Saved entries
= = = =

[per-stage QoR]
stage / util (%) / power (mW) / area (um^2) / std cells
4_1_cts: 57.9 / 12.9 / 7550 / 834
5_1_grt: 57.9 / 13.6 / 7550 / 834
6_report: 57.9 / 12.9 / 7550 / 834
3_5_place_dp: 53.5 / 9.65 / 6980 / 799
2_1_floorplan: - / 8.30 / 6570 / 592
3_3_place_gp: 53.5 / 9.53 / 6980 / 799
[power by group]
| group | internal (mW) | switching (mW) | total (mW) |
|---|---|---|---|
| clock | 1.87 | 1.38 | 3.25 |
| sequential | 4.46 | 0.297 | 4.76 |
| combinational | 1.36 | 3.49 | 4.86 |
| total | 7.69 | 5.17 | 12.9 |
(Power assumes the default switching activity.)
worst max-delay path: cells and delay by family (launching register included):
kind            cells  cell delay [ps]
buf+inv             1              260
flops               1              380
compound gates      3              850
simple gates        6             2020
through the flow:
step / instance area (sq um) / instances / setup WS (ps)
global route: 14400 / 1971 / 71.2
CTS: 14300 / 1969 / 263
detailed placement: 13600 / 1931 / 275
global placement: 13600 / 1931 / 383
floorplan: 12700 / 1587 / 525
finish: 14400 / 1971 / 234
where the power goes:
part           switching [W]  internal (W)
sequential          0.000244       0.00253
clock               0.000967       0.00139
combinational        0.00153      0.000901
**src/rtl/button_pkg.sv**
```systemverilog
`default_nettype none
// ============================================================================
// Package     : button_pkg
// Description : Shared hold-FSM encodings and 100 MHz board timing defaults
//               for the push-button conditioner.
// Revision    : 1.0 - initial release
// ============================================================================
package button_pkg;

  typedef enum logic [1:0] {
    S_IDLE   = 2'd0,
    S_WAIT   = 2'd1,
    S_REPEAT = 2'd2
  } hold_state_t;

  localparam int unsigned C_CLK_HZ             = 100_000_000;
  localparam int unsigned C_DEBOUNCE_10MS      = C_CLK_HZ / 100;
  localparam int unsigned C_REPEAT_DELAY_250MS = C_CLK_HZ / 4;
  localparam int unsigned C_REPEAT_RATE_50MS   = C_CLK_HZ / 20;

  function automatic int unsigned max_u(input int unsigned a, input int unsigned b);
    return (a > b) ? a : b;
  endfunction

endpackage
`default_nettype wire

```
**src/rtl/button_channel.sv**
```systemverilog
`default_nettype none
// ============================================================================
// Module      : button_channel
// Description : Single-button synchroniser, debounce, edge pulses and hold
//               auto-repeat FSM.
// Revision    : 1.0 - initial release
// ============================================================================
module button_channel
  import button_pkg::*;
#(
  parameter int SYNC_STAGES     = 2,
  parameter int DEBOUNCE_CYCLES = 500000,
  parameter int REPEAT_DELAY    = 25000000,
  parameter int REPEAT_RATE     = 5000000
) (
  input  logic clk,
  input  logic reset,
  input  logic btn_raw,
  input  logic rep_en,
  output logic btn_level,
  output logic press_pulse,
  output logic release_pulse,
  output logic repeat_pulse,
  output logic press_next
);

  localparam int DCW = $clog2(DEBOUNCE_CYCLES + 1);
  localparam int HCW = $clog2(max_u(REPEAT_DELAY, REPEAT_RATE) + 1);
  localparam logic [DCW-1:0] c_DB_MAX   = DCW'(DEBOUNCE_CYCLES);
  localparam logic [HCW-1:0] c_DLY_LAST = HCW'(REPEAT_DELAY - 1);
  localparam logic [HCW-1:0] c_RATE_LAST = HCW'(REPEAT_RATE - 1);

  logic [SYNC_STAGES-1:0] sync_q;
  logic                   w_sync;
  logic [DCW-1:0]         db_cnt_q, db_cnt_d;
  logic                   level_q, level_d;
  logic                   press_q, press_d;
  logic                   rel_q, rel_d;
  logic                   rep_q, rep_d;
  hold_state_t            state_q, state_d;
  logic [HCW-1:0]         hcnt_q, hcnt_d;

  assign w_sync = sync_q[SYNC_STAGES-1];

  always_comb begin
    db_cnt_d = db_cnt_q;
    level_d  = level_q;
    if (w_sync == level_q) begin
      db_cnt_d = '0;
    end else if (db_cnt_q == c_DB_MAX) begin
      level_d  = ~level_q;
      db_cnt_d = '0;
    end else begin
      db_cnt_d = db_cnt_q + DCW'(1);
    end
    press_d = level_d & ~level_q;
    rel_d   = ~level_d & level_q;
  end

  // Release has priority over a repeat falling due in the same cycle.
  always_comb begin
    state_d = state_q;
    hcnt_d  = hcnt_q;
    rep_d   = 1'b0;
    case (state_q)
      S_IDLE: begin
        if (press_d) begin
          state_d = S_WAIT;
          hcnt_d  = '0;
        end
      end
      S_WAIT: begin
        if (rel_d) begin
          state_d = S_IDLE;
          hcnt_d  = '0;
        end else if (!rep_en) begin
          hcnt_d = '0;
        end else if (hcnt_q == c_DLY_LAST) begin
          rep_d   = 1'b1;
          hcnt_d  = '0;
          state_d = S_REPEAT;
        end else begin
          hcnt_d = hcnt_q + HCW'(1);
        end
      end
      S_REPEAT: begin
        if (rel_d) begin
          state_d = S_IDLE;
          hcnt_d  = '0;
        end else if (!rep_en) begin
          state_d = S_WAIT;
          hcnt_d  = '0;
        end else if (hcnt_q == c_RATE_LAST) begin
          rep_d  = 1'b1;
          hcnt_d = '0;
        end else begin
          hcnt_d = hcnt_q + HCW'(1);
        end
      end
      default: begin
        state_d = S_IDLE;
        hcnt_d  = '0;
      end
    endcase
  end

  always_ff @(posedge clk) begin
    if (reset) begin
      sync_q   <= '0;
      db_cnt_q <= '0;
      level_q  <= 1'b0;
      press_q  <= 1'b0;
      rel_q    <= 1'b0;
      rep_q    <= 1'b0;
      state_q  <= S_IDLE;
      hcnt_q   <= '0;
    end else begin
      sync_q   <= {sync_q[SYNC_STAGES-2:0], btn_raw};
      db_cnt_q <= db_cnt_d;
      level_q  <= level_d;
      press_q  <= press_d;
      rel_q    <= rel_d;
      rep_q    <= rep_d;
      state_q  <= state_d;
      hcnt_q   <= hcnt_d;
    end
  end

  assign btn_level     = level_q;
  assign press_pulse   = press_q;
  assign release_pulse = rel_q;
  assign repeat_pulse  = rep_q;
  assign press_next    = press_d;

endmodule
`default_nettype wire

```
**src/rtl/button_conditioner.sv**
```systemverilog
`default_nettype none
// ============================================================================
// Module      : button_conditioner
// Description : N-channel push-button front end with debounce, edge pulses,
//               hold auto-repeat and a combined any-press strobe.
// Revision    : 1.0 - initial release
// ============================================================================
module button_conditioner
  import button_pkg::*;
#(
  parameter int N_BTN           = 5,
  parameter int SYNC_STAGES     = 2,
  parameter int DEBOUNCE_CYCLES = 500000,
  parameter int REPEAT_DELAY    = 25000000,
  parameter int REPEAT_RATE     = 5000000
) (
  input  logic             clk,
  input  logic             reset,
  input  logic [N_BTN-1:0] btn_raw,
  input  logic [N_BTN-1:0] rep_en,
  output logic [N_BTN-1:0] btn_level,
  output logic [N_BTN-1:0] press_pulse,
  output logic [N_BTN-1:0] release_pulse,
  output logic [N_BTN-1:0] repeat_pulse,
  output logic             any_press
);

  logic [N_BTN-1:0] w_press_next;
  logic             any_press_q;

  for (genvar i = 0; i < N_BTN; i++) begin : g_chan
    button_channel #(
      .SYNC_STAGES     (SYNC_STAGES),
      .DEBOUNCE_CYCLES (DEBOUNCE_CYCLES),
      .REPEAT_DELAY    (REPEAT_DELAY),
      .REPEAT_RATE     (REPEAT_RATE)
    ) u_chan (
      .clk           (clk),
      .reset         (reset),
      .btn_raw       (btn_raw[i]),
      .rep_en        (rep_en[i]),
      .btn_level     (btn_level[i]),
      .press_pulse   (press_pulse[i]),
      .release_pulse (release_pulse[i]),
      .repeat_pulse  (repeat_pulse[i]),
      .press_next    (w_press_next[i])
    );
  end

  // Registered from the channels' next-cycle press so it lines up with press_pulse.
  always_ff @(posedge clk) begin
    if (reset) begin
      any_press_q <= 1'b0;
    end else begin
      any_press_q <= |w_press_next;
    end
  end

  assign any_press = any_press_q;

endmodule
`default_nettype wire

```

= = = =

→ **BRIEF**:
Would you copy each line of the records that contains "clock"?

→ **OUTPUT OF THE EXERCISE**:
| clock | 1.87 | 1.38 | 3.25 |
clock               0.000967       0.00139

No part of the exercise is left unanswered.